Aside from the above audit which is imperative and cannot be swept under the carpet if the government is serious about deregulation, there are other essential steps that government must take in order to ensure a successful deregulation. Some of these are

a) Government should establish a mechanism to ensure that our importers obtain refinery gate prices and not spot or middlemen prices
b) Jetty draft that constrains vessel size should be eliminated by dredging so that the unit cost of landed product can be reduced to efficient minimum by the use of large import vessels

c) The pipeline and depot integrity must be fully restored to reduce if not eliminate the excessive movements of products across the country by road tankers that damage our roads and create rent taking in product distribution across the country

d) The pipeline and depots have to be unbundled and open access granted to all importer of products

e) The Petroleum Equalisation Fund is in reality now a bureaucratic bottleneck. It has lost its relevance and it should be abolished. It is a fact that only Lagos and a few cities in the south now benefit from equalisation.
f) Most importantly, energy security is important to a nation. Consequently, government must discourage the use of an armada of ships on the high seas at extravagant demurrage fees as the nation’s strategic reserve. MT Tuma or a similar facility must be assured as a strategic reserve before deregulation is considered at all. At any rate the cost or demurrage that is attributable to such storage facility should be a federation budget line item and not a cost to be borne by the consumer.

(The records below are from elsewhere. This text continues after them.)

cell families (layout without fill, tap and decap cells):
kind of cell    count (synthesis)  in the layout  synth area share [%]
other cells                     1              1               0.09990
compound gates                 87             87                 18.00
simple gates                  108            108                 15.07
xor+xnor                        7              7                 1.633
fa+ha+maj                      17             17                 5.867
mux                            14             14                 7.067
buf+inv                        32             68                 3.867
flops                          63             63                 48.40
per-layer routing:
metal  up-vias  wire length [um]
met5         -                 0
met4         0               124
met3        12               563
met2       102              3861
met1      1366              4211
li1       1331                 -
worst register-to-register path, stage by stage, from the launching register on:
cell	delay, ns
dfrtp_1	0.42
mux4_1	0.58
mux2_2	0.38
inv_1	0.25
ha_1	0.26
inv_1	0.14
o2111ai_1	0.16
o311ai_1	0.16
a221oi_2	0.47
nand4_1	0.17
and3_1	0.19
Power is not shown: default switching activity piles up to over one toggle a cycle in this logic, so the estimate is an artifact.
<file path="config.mk">
export PLATFORM = sky130hd
export DESIGN_NAME = game_sdram
export DESIGN_NICKNAME = d
export VERILOG_FILES = /design/src/hw/sdram_pkg.sv /design/src/hw/client_pkg.sv /design/src/hw/sdram_slot.sv /design/src/hw/sdram_arbiter.sv /design/src/hw/game_sdram.sv
export VERILOG_INCLUDE_DIRS = /design/src /design/src/include
export SDC_FILE = /design/constraint.sdc
export NUM_CORES = 1
export LEC_CHECK = 0
export BUFFER_PORTS_ARGS = -buffer_cell sky130_fd_sc_hd__buf_2
export CAP_MARGIN = 40
export CELL_PAD_IN_SITES_DETAIL_PLACEMENT = 0
export CELL_PAD_IN_SITES_GLOBAL_PLACEMENT = 1
export CORE_ASPECT_RATIO = 1.75
export CORE_MARGIN = 8
export CORE_UTILIZATION = 46
export CTS_BUF_LIST = sky130_fd_sc_hd__clkbuf_4 sky130_fd_sc_hd__clkbuf_8 sky130_fd_sc_hd__clkbuf_16
export DETAILED_ROUTE_END_ITERATION = 8
export HOLD_SLACK_MARGIN = 0.1
export PLACE_DENSITY = 0.82
export SLEW_MARGIN = 15
export SYNTH_ARGS = -nofsm -noshare
export SYNTH_HDL_FRONTEND = slang
export SYNTH_SLANG_ARGS = --single-unit
</file>
<file path="constraint.sdc">
create_clock -name VB -period 5.2 [get_ports VB]
set_clock_uncertainty 0.15 [all_clocks]
set_input_delay 0.52 -clock VB [delete_from_list [all_inputs] [get_ports VB]]
set_output_delay 0.52 -clock VB [all_outputs]
set_load 0.03 [all_outputs]
</file>
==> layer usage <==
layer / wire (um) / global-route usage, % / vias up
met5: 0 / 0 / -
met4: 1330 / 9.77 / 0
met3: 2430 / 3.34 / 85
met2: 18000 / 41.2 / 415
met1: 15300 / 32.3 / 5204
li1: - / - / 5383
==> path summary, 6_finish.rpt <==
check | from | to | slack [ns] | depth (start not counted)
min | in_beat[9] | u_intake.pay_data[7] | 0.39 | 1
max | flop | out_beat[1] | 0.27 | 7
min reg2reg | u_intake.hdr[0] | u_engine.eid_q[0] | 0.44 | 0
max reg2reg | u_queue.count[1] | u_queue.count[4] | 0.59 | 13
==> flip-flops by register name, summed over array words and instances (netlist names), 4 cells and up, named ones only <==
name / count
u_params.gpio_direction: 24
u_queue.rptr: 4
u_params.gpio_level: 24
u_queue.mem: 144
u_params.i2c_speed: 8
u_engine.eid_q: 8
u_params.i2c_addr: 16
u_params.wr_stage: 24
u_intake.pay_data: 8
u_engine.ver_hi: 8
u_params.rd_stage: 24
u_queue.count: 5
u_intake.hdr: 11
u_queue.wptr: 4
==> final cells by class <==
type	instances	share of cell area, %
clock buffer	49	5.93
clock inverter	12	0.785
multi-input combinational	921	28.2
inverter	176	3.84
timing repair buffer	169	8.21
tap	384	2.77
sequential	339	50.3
## src/mcu_pkg.sv

```systemverilog
/*
  Vector store control encodings. SEW and width codes above 2 (64 bit) are not
  supported, and LMUL code 4 is reserved. WR_PIPE_DEPTH must be at least 2.
*/
`default_nettype none

package mcu_pkg;

  //////////////////////////////
  // Widths
  //////////////////////////////

  // SEW, LMUL, EMUL and element width codes
  localparam int VTYPE_W = 3;
  // Address and stride
  localparam int ADDR_W = 32;
  // Buffer read latency that the write-valid pipeline tracks
  localparam int WR_PIPE_DEPTH = 2;

  //////////////////////////////
  // Types
  //////////////////////////////

  // LMUL code: 0..3 -> 1, 2, 4, 8 and 5..7 -> 1/8, 1/4, 1/2
  // Width/SEW code: 0..2 -> 8, 16, 32 bit
  typedef logic [VTYPE_W-1:0] vcode_t;

  typedef logic [ADDR_W-1:0] addr_t;

  typedef enum logic [1:0] {
    kind_unit,
    kind_strided,
    kind_indexed
  } store_kind_e;

  typedef enum logic [3:0] {
    s_idle,
    s_unit_prep,
    s_unit_tx,
    s_strided_prep,
    s_strided_tx_prep,
    s_strided_tx,
    s_indexed_prep,
    s_indexed_tx_prep,
    s_indexed_tx
  } store_state_e;

  //////////////////////////////
  // EMUL = (EEW / SEW) * LMUL
  //////////////////////////////

  // The LMUL code is log2(LMUL) in 3-bit two's complement and the
  // width codes are log2(bits / 8), so EMUL is a sum of logs mod 8.
  // Invalid combinations wrap and give a meaningless code.
  function automatic vcode_t calc_emul(input vcode_t eew,
                                       input vcode_t sew,
                                       input vcode_t lmul);
    vcode_t emul;
    emul = lmul + eew - sew;
    return emul;
  endfunction

endpackage

`default_nettype wire

```

## src/mcu_store_cfg_if.sv

```systemverilog
/*
  Store configuration between the config block and the FSM. The config values
  already show the new request in the cycle where accept is high.
*/
`timescale 1ns/1ps
`default_nettype none

interface mcu_store_cfg_if import mcu_pkg::*; ();

  store_kind_e kind;
  vcode_t      data_sew;
  vcode_t      data_lmul;
  vcode_t      idx_sew;
  vcode_t      idx_lmul;
  addr_t       base_addr;
  addr_t       stride;
  // One-cycle capture strobe from the FSM
  logic        accept;

  modport cfg_src (
    input  accept,
    output kind, data_sew, data_lmul, idx_sew, idx_lmul, base_addr, stride
  );

  modport cfg_snk (
    output accept,
    input  kind, data_sew, data_lmul, idx_sew, idx_lmul, base_addr, stride
  );

endinterface

`default_nettype wire

```

## src/mcu_store_cfg.sv

```systemverilog
/*
  Store request capture. Type bits are one-hot with unit over strided over
  indexed; no type bit set is taken as unit. Invalid EMUL is not flagged.
*/
`timescale 1ns/1ps
`default_nettype none

module mcu_store_cfg import mcu_pkg::*; (
  input  wire logic   clk,
  input  wire logic   rstn,
  input  wire vcode_t sew_i,
  input  wire vcode_t lmul_i,
  input  wire vcode_t width_i,
  input  wire addr_t  base_addr_i,
  input  wire addr_t  stride_i,
  input  wire logic   unit_i,
  input  wire logic   strided_i,
  input  wire logic   indexed_i,
  mcu_store_cfg_if.cfg_src cfg
);

  store_kind_e kind_d, kind_q;
  vcode_t      emul;
  vcode_t      data_sew_d, data_sew_q;
  vcode_t      data_lmul_d, data_lmul_q;
  vcode_t      idx_sew_d, idx_sew_q;
  vcode_t      idx_lmul_d, idx_lmul_q;
  addr_t       base_addr_q;
  addr_t       stride_q;

  //////////////////////////////
  // Request decode
  //////////////////////////////

  always_comb begin
    if (unit_i) begin
      kind_d = kind_unit;
    end else if (strided_i) begin
      kind_d = kind_strided;
    end else if (indexed_i) begin
      kind_d = kind_indexed;
    end else begin
      kind_d = kind_unit;
    end
  end

  assign emul = calc_emul(width_i, sew_i, lmul_i);

  // Indexed stores keep vtype for data, EEW/EMUL apply to the indices
  always_comb begin
    if (kind_d == kind_indexed) begin
      data_sew_d  = sew_i;
      data_lmul_d = lmul_i;
    end else begin
      data_sew_d  = width_i;
      data_lmul_d = emul;
    end
    idx_sew_d  = width_i;
    idx_lmul_d = emul;
  end

  //////////////////////////////
  // Capture
  //////////////////////////////

  always_ff @(posedge clk or negedge rstn) begin
    if (!rstn) begin
      kind_q      <= kind_unit;
      data_sew_q  <= '0;
      data_lmul_q <= '0;
      idx_sew_q   <= '0;
      idx_lmul_q  <= '0;
      base_addr_q <= '0;
      stride_q    <= '0;
    end else if (cfg.accept) begin
      kind_q      <= kind_d;
      data_sew_q  <= data_sew_d;
      data_lmul_q <= data_lmul_d;
      idx_sew_q   <= idx_sew_d;
      idx_lmul_q  <= idx_lmul_d;
      base_addr_q <= base_addr_i;
      stride_q    <= stride_i;
    end
  end

  // Bypass in the accept cycle so the FSM can branch on the new type
  assign cfg.kind      = cfg.accept ? kind_d      : kind_q;
  assign cfg.data_sew  = cfg.accept ? data_sew_d  : data_sew_q;
  assign cfg.data_lmul = cfg.accept ? data_lmul_d : data_lmul_q;
  assign cfg.idx_sew   = cfg.accept ? idx_sew_d   : idx_sew_q;
  assign cfg.idx_lmul  = cfg.accept ? idx_lmul_d  : idx_lmul_q;
  assign cfg.base_addr = cfg.accept ? base_addr_i : base_addr_q;
  assign cfg.stride    = cfg.accept ? stride_i    : stride_q;

endmodule

`default_nettype wire

```

## src/mcu_store_fsm.sv

```systemverilog
/*
  Store sequencer. The request valid is registered, so it acts one cycle late.
  Strided and indexed stores move one element per write burst.
*/
`timescale 1ns/1ps
`default_nettype none

module mcu_store_fsm import mcu_pkg::*; (
  input  wire logic clk,
  input  wire logic rstn,
  input  wire logic st_vld_i,
  output logic      st_rdy_o,
  mcu_store_cfg_if.cfg_snk cfg,
  input  wire logic vlane_store_valid_i,
  input  wire logic sbuff_write_done_i,
  input  wire logic sbuff_read_done_i,
  output logic      sbuff_wen_o,
  output logic      sbuff_ren_o,
  output logic      sbuff_read_stall_o,
  output logic      sbuff_read_flush_o,
  output logic      store_cfg_update_o,
  output logic      store_cntr_rst_o,
  output logic      store_baseaddr_set_o,
  output logic      store_baseaddr_update_o,
  output logic      ctrl_wstart_o,
  input  wire logic ctrl_wdone_i,
  output logic      wr_tvalid_o,
  input  wire logic wr_tready_i
);

  store_state_e             state_q, state_d;
  logic                     st_vld_q;
  logic                     accept;
  // Valid bits travelling alongside the buffer read data
  logic [WR_PIPE_DEPTH-1:0] pipe_q;
  logic                     pipe_in;
  logic                     pipe_empty;
  logic                     invalidate;

  //////////////////////////////
  // Registers
  //////////////////////////////

  always_ff @(posedge clk or negedge rstn) begin
    if (!rstn) begin
      st_vld_q <= 1'b0;
      state_q  <= s_idle;
    end else begin
      st_vld_q <= st_vld_i;
      state_q  <= state_d;
    end
  end

  // Frozen while the buffer read is stalled
  always_ff @(posedge clk or negedge rstn) begin
    if (!rstn) begin
      pipe_q <= '0;
    end else if (!sbuff_read_stall_o) begin
      pipe_q <= {pipe_q[WR_PIPE_DEPTH-2:0], pipe_in};
    end
  end

  assign pipe_empty  = (pipe_q == '0);
  assign wr_tvalid_o = invalidate ? 1'b0 : pipe_q[WR_PIPE_DEPTH-1];

  assign accept             = (state_q == s_idle) && st_vld_q;
  assign cfg.accept         = accept;
  assign store_cfg_update_o = accept;
  assign store_cntr_rst_o   = accept;
  assign sbuff_read_flush_o = 1'b0;

  //////////////////////////////
  // Next state and strobes
  //////////////////////////////

  always_comb begin
    state_d                 = state_q;
    st_rdy_o                = 1'b0;
    sbuff_wen_o             = 1'b0;
    sbuff_ren_o             = 1'b0;
    sbuff_read_stall_o      = 1'b0;
    store_baseaddr_set_o    = 1'b0;
    store_baseaddr_update_o = 1'b0;
    ctrl_wstart_o           = 1'b0;
    pipe_in                 = 1'b0;
    invalidate              = 1'b0;

    case (state_q)
      s_idle: begin
        st_rdy_o   = 1'b1;
        // Leftover read data of the last store is not offered
        invalidate = !wr_tready_i;
        if (accept) begin
          store_baseaddr_set_o = 1'b1;
          pipe_in              = 1'b1;
          case (cfg.kind)
            kind_unit:    state_d = s_unit_prep;
            kind_strided: state_d = s_strided_prep;
            default:      state_d = s_indexed_prep;
          endcase
        end
      end

      // Unit stride, one burst for the whole vector
      s_unit_prep: begin
        if (sbuff_write_done_i) begin
          ctrl_wstart_o = 1'b1;
          sbuff_ren_o   = 1'b1;
          pipe_in       = 1'b1;
          state_d       = s_unit_tx;
        end else begin
          sbuff_wen_o = vlane_store_valid_i;
        end
      end

      s_unit_tx: begin
        if (wr_tready_i) begin
          sbuff_ren_o = !sbuff_read_done_i;
          pipe_in     = !sbuff_read_done_i;
        end else begin
          sbuff_read_stall_o = 1'b1;
          invalidate         = 1'b1;
        end
        if (sbuff_read_done_i && ctrl_wdone_i) begin
          state_d = s_idle;
        end
      end

      s_strided_prep: begin
        if (sbuff_write_done_i) begin
          store_baseaddr_set_o = 1'b1;
          sbuff_ren_o          = 1'b1;
          pipe_in              = 1'b1;
          state_d              = s_strided_tx_prep;
        end else begin
          sbuff_wen_o = vlane_store_valid_i;
        end
      end

      // Wait for the first index at the pipeline output
      s_indexed_prep: begin
        if (sbuff_write_done_i) begin
          sbuff_ren_o = 1'b1;
          pipe_in     = 1'b1;
          if (pipe_q[WR_PIPE_DEPTH-1]) begin
            store_baseaddr_update_o = 1'b1;
            state_d                 = s_indexed_tx_prep;
          end else begin
            store_baseaddr_set_o = 1'b1;
          end
        end else begin
          sbuff_wen_o = vlane_store_valid_i;
        end
      end

      // One element per burst, read the next one meanwhile
      s_strided_tx_prep, s_indexed_tx_prep: begin
        sbuff_ren_o   = !sbuff_read_done_i;
        pipe_in       = !sbuff_read_done_i;
        ctrl_wstart_o = 1'b1;
        invalidate    = 1'b1;
        state_d = (state_q == s_strided_tx_prep) ? s_strided_tx : s_indexed_tx;
      end

      s_strided_tx, s_indexed_tx: begin
        sbuff_read_stall_o = 1'b1;
        invalidate         = !wr_tready_i;
        if (ctrl_wdone_i) begin
          store_baseaddr_update_o = 1'b1;
          if (sbuff_read_done_i && pipe_empty) begin
            state_d = s_idle;
          end else if (state_q == s_strided_tx) begin
            state_d = s_strided_tx_prep;
          end else begin
            state_d = s_indexed_tx_prep;
          end
        end
      end

      default: begin
        state_d = s_idle;
      end
    endcase
  end

endmodule

`default_nettype wire

```

## src/mcu_store_ctrl.sv

```systemverilog
/*
  Store side of the vector memory control unit. Config outputs follow the
  request in the accept cycle and then hold until the next accept.
*/
`timescale 1ns/1ps
`default_nettype none

module mcu_store_ctrl import mcu_pkg::*; (
  input  wire logic   clk,
  input  wire logic   rstn,
  // Scheduler request
  input  wire vcode_t sew_i,
  input  wire vcode_t lmul_i,
  input  wire vcode_t width_i,
  input  wire addr_t  base_addr_i,
  input  wire addr_t  stride_i,
  input  wire logic   unit_i,
  input  wire logic   strided_i,
  input  wire logic   indexed_i,
  input  wire logic   st_vld_i,
  output logic        st_rdy_o,
  // Buffer array configuration
  output store_kind_e store_type_o,
  output addr_t       store_base_addr_o,
  output addr_t       store_stride_o,
  output vcode_t      cfg_store_data_sew_o,
  output vcode_t      cfg_store_data_lmul_o,
  output vcode_t      cfg_store_idx_sew_o,
  output vcode_t      cfg_store_idx_lmul_o,
  // Store buffer control
  input  wire logic   vlane_store_valid_i,
  input  wire logic   sbuff_write_done_i,
  input  wire logic   sbuff_read_done_i,
  output logic        sbuff_wen_o,
  output logic        sbuff_ren_o,
  output logic        sbuff_read_stall_o,
  output logic        sbuff_read_flush_o,
  output logic        store_cfg_update_o,
  output logic        store_cntr_rst_o,
  output logic        store_baseaddr_set_o,
  output logic        store_baseaddr_update_o,
  // Write channel
  output logic        ctrl_wstart_o,
  input  wire logic   ctrl_wdone_i,
  output logic        wr_tvalid_o,
  input  wire logic   wr_tready_i
);

  mcu_store_cfg_if cfg_if ();

  mcu_store_cfg u_cfg (
    .clk         (clk),
    .rstn        (rstn),
    .sew_i       (sew_i),
    .lmul_i      (lmul_i),
    .width_i     (width_i),
    .base_addr_i (base_addr_i),
    .stride_i    (stride_i),
    .unit_i      (unit_i),
    .strided_i   (strided_i),
    .indexed_i   (indexed_i),
    .cfg         (cfg_if.cfg_src)
  );

  mcu_store_fsm u_fsm (
    .clk                     (clk),
    .rstn                    (rstn),
    .st_vld_i                (st_vld_i),
    .st_rdy_o                (st_rdy_o),
    .cfg                     (cfg_if.cfg_snk),
    .vlane_store_valid_i     (vlane_store_valid_i),
    .sbuff_write_done_i      (sbuff_write_done_i),
    .sbuff_read_done_i       (sbuff_read_done_i),
    .sbuff_wen_o             (sbuff_wen_o),
    .sbuff_ren_o             (sbuff_ren_o),
    .sbuff_read_stall_o      (sbuff_read_stall_o),
    .sbuff_read_flush_o      (sbuff_read_flush_o),
    .store_cfg_update_o      (store_cfg_update_o),
    .store_cntr_rst_o        (store_cntr_rst_o),
    .store_baseaddr_set_o    (store_baseaddr_set_o),
    .store_baseaddr_update_o (store_baseaddr_update_o),
    .ctrl_wstart_o           (ctrl_wstart_o),
    .ctrl_wdone_i            (ctrl_wdone_i),
    .wr_tvalid_o             (wr_tvalid_o),
    .wr_tready_i             (wr_tready_i)
  );

  assign store_type_o          = cfg_if.kind;
  assign store_base_addr_o     = cfg_if.base_addr;
  assign store_stride_o        = cfg_if.stride;
  assign cfg_store_data_sew_o  = cfg_if.data_sew;
  assign cfg_store_data_lmul_o = cfg_if.data_lmul;
  assign cfg_store_idx_sew_o   = cfg_if.idx_sew;
  assign cfg_store_idx_lmul_o  = cfg_if.idx_lmul;

endmodule

`default_nettype wire

```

Government has recently advertised the benefits of deregulation comparing it to GSM. It is a wrong comparison since with GSM, one can decide whether or not to own a phone. It is a choice that one can freely make. However, there is no Nigerian citizen, rich or poor that is not impacted by the price of petroleum products one way or the other. So, deregulation must succeed, and our tears wiped away by government, government must do first things first. The key first things are to carry out an audit of the historical imports and the related subsidy, name and shame the cartel of fraudsters masquerading as importers, and create an enabling environment for deregulation. If life must be better for the generality of Nigerians, we must be a nation that learn lessons from past difficulties and mistakes and continuously ensure that our processes are improved upon. Unfortunately this is not the case as we never learn, nor do we improve our systems and processes. The consequence is that whilst other nations are progressing, we are compounding our problems and retrogressing.

We must learn lessons from our recent ugly importation past and take on board the deregulation train the lessons we learn. Only the good processes that will guarantee the consumer the best possible pump price should be adopted in a deregulated environment. Government should work very hard to achieve this before they move forward with their plans so that deregulation does not fail.

The consequences of a failed deregulation are better imagined than experienced.

You can make your deductions.

Peter Esele is former President of Trade Union Congress of Nigeria (TUC).